Component 1 loadings are a mix of species of all oxygen tolerance, and is the
only component with high loadings from aerobes. All aerobes have a negative
loading on component 1. Component 2 contains only
anaerobes and facultative anaerobes, while component 3 contains only anaerobes
in the top 15 loadings.

```{r}
plotVar(spca_species, cutoff = 0.90)
```

```{r}
# spca_compar %>%
#   ggplot(aes(x = PC1, y = PC2, col = analysis_metadata %>%
#                filter(`#SampleID` %in% rownames(comp_otu_matrix)) %>%
#                .$Env, shape = analysis_metadata %>%
#                filter(`#SampleID` %in% rownames(comp_otu_matrix)) %>%
#                .$Env)) +
#     geom_point(size = 3) +
#     geom_segment(data = pca_loadings[1:3,], aes(x = 0, y = 0, xend = (PC1*500),
#      yend = (PC2*500)), arrow = arrow(length = unit(0.2, "cm")),
#      color = "black", inherit.aes = F) +
#     geom_vline(xintercept = 0, size = 0.2) +
#     geom_hline(yintercept = 0, size = 0.2) +
#     theme_bw() +
#     labs(x = paste(
#       "PC1", scales::percent(compar_explain_var[[1]], accuracy = 0.1)
#       ),
#       y = paste(
#         "PC2", scales::percent(compar_explain_var[[2]], accuracy = 0.1)
#       )
#     ) +
#   scale_colour_viridis_d() +
#   scale_shape_manual(values = 1:8) +
#   labs(col = "Env", shape = "Env")
```


```{r}
#env_group <- comp_metadata$Env[comp_metadata$`#SampleID` %in% rownames(comp_otu_matrix)]
biplot(
  spca_species,
  comp = 1:2,
  cutoff = 0.90,
  ind.names = F, var.names.size = 3)
```

```{r}
row_side_colours <- analysis_colours %>%
  filter(`#SampleID` %in% rownames(spca_species$X)) %>%
  arrange(rownames(spca_species$x))
cim(spca_species, cutoff = 0.5, row.sideColors = row_side_colours$env_col)
```

Time-lag plot of Bray-Curtis data (under construction)

```{r}
# comm_matrix <- byoc_otu_matrix %>%
#   as_tibble(rownames = "sample") %>%
#   left_join(dplyr::select(experiment_metadata, c(`#SampleID`, day)), by = c("sample" = "#SampleID"))
```

# Discussion

Main takeaway is the loss of diversity across the experiment and compared to
reference samples.
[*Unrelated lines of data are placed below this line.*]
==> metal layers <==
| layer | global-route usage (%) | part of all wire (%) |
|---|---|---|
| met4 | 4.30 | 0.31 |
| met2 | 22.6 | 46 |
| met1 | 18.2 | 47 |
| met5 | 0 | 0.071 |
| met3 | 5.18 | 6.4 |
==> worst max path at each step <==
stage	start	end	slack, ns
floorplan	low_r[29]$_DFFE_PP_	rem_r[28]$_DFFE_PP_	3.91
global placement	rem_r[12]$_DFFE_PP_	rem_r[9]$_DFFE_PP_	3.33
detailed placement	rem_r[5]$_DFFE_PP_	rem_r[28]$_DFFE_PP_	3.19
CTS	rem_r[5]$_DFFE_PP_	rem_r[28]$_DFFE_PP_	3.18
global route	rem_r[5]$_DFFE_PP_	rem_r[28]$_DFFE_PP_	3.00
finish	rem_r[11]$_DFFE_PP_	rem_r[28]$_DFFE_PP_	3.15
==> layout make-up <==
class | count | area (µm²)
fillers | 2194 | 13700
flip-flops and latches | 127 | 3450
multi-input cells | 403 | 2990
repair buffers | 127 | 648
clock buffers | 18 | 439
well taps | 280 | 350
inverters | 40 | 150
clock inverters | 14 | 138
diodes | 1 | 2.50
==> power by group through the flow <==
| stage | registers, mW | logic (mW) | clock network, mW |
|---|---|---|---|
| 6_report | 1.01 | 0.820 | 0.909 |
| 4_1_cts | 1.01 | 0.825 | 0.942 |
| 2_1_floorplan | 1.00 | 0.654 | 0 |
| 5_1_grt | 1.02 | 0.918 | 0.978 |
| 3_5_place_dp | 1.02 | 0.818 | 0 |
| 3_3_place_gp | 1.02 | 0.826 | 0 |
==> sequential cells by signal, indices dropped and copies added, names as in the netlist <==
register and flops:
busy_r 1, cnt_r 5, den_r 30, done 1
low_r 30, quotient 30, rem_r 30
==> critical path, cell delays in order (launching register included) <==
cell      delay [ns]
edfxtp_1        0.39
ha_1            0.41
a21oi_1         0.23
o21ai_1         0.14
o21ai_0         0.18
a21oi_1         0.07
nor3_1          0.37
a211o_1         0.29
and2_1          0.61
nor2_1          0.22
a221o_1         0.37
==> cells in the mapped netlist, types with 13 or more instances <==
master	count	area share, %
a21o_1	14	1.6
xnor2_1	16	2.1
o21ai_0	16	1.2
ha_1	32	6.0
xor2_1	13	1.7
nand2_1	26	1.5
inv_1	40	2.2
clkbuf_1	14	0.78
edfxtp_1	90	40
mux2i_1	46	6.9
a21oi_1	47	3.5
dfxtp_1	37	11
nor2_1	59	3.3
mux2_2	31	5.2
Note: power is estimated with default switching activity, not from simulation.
`config.mk`:
```
export PLATFORM = sky130hd
export DESIGN_NAME = ffsa_cell
export DESIGN_NICKNAME = d
export VERILOG_FILES = /design/src/design/ffsa_pkg.sv /design/src/design/ffsa_cell.sv
export SDC_FILE = /design/constraint.sdc
export NUM_CORES = 1
export LEC_CHECK = 0
export BUFFER_PORTS_ARGS = -buffer_cell sky130_fd_sc_hd__buf_4
export CAP_MARGIN = 20
export CORE_MARGIN = 8
export CORE_UTILIZATION = 53
export DETAILED_ROUTE_END_ITERATION = 10
export PLACE_DENSITY = 0.95
export SYNTH_ARGS = -nofsm -noshare
export SYNTH_HDL_FRONTEND = slang
export SYNTH_SLANG_ARGS = --single-unit
```
`constraint.sdc`:
```
create_clock -name clk -period 4.2 [get_ports clk]
set_clock_uncertainty 0.2 [all_clocks]
set_input_delay 0.21 -clock clk [delete_from_list [all_inputs] [get_ports clk]]
set_output_delay 0.21 -clock clk [all_outputs]
set_load 0.005 [all_outputs]
```
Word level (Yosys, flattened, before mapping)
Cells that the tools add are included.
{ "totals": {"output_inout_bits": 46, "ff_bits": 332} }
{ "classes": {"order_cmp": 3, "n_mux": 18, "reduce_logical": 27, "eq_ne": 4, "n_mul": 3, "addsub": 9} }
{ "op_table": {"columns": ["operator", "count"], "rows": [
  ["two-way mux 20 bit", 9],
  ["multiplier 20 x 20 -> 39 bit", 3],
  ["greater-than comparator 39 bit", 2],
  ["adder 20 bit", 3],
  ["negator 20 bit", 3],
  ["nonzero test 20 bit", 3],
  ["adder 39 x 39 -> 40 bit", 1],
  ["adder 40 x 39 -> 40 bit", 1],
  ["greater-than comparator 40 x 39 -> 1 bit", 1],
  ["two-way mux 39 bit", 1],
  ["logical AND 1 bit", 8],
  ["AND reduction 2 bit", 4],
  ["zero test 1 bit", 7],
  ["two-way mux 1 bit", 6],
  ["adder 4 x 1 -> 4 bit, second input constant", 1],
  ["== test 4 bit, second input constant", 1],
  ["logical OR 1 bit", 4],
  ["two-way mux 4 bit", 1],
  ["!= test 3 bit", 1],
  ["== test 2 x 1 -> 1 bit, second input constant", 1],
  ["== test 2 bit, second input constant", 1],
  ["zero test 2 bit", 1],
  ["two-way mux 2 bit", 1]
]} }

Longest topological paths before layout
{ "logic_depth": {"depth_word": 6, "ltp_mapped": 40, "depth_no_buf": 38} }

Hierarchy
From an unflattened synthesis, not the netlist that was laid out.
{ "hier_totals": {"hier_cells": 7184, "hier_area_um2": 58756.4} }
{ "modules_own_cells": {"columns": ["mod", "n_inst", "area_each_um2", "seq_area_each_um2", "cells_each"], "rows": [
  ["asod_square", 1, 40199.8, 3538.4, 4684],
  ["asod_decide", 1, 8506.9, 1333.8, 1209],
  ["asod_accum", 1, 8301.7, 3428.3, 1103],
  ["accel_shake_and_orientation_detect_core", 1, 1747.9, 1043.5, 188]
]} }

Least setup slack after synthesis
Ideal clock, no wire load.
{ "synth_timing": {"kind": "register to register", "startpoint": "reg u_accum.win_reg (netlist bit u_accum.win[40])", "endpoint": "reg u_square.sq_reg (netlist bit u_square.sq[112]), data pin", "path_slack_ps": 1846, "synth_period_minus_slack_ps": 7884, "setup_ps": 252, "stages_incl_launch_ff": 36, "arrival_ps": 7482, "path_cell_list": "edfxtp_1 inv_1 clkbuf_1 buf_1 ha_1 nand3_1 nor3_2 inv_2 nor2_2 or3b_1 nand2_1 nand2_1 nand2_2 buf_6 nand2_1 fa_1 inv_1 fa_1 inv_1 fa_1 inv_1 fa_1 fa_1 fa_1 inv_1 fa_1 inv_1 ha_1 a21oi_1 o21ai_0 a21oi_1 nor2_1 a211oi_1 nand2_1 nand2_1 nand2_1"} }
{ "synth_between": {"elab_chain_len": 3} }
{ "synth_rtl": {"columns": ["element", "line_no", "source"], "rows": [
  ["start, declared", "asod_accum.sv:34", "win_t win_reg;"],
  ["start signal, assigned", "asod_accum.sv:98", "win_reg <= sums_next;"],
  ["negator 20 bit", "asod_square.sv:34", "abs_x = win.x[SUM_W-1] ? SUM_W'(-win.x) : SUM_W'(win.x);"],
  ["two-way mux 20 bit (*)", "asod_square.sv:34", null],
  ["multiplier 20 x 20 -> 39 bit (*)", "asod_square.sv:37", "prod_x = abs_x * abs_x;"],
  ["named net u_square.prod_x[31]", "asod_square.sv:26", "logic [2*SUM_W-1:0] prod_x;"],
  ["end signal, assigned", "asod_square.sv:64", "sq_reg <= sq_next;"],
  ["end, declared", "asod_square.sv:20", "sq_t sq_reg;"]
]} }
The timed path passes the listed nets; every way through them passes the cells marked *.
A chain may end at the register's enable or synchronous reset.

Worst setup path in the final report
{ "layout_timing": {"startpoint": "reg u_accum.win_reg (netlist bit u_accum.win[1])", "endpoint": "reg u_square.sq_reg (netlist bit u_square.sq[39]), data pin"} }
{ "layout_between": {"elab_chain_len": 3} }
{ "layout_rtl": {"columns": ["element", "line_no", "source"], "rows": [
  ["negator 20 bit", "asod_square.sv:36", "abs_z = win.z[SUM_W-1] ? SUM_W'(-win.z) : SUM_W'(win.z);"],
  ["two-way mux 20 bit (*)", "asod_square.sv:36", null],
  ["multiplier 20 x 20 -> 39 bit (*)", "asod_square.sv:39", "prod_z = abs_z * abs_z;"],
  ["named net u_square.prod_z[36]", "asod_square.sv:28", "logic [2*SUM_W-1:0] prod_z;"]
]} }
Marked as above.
The donated saliva for the experiment had a lower diversity
than the reference saliva samples, and may have contributed to a lower diversity
in experiment samples. Community profile of artificial calculus differs from
the oral reference samples, while modern calculus mostly resembles oral reference
samples. The main difference between artificial and reference samples seems to be
a lack of aerobes in artificial samples and a dominance by *Enterococcus* spp.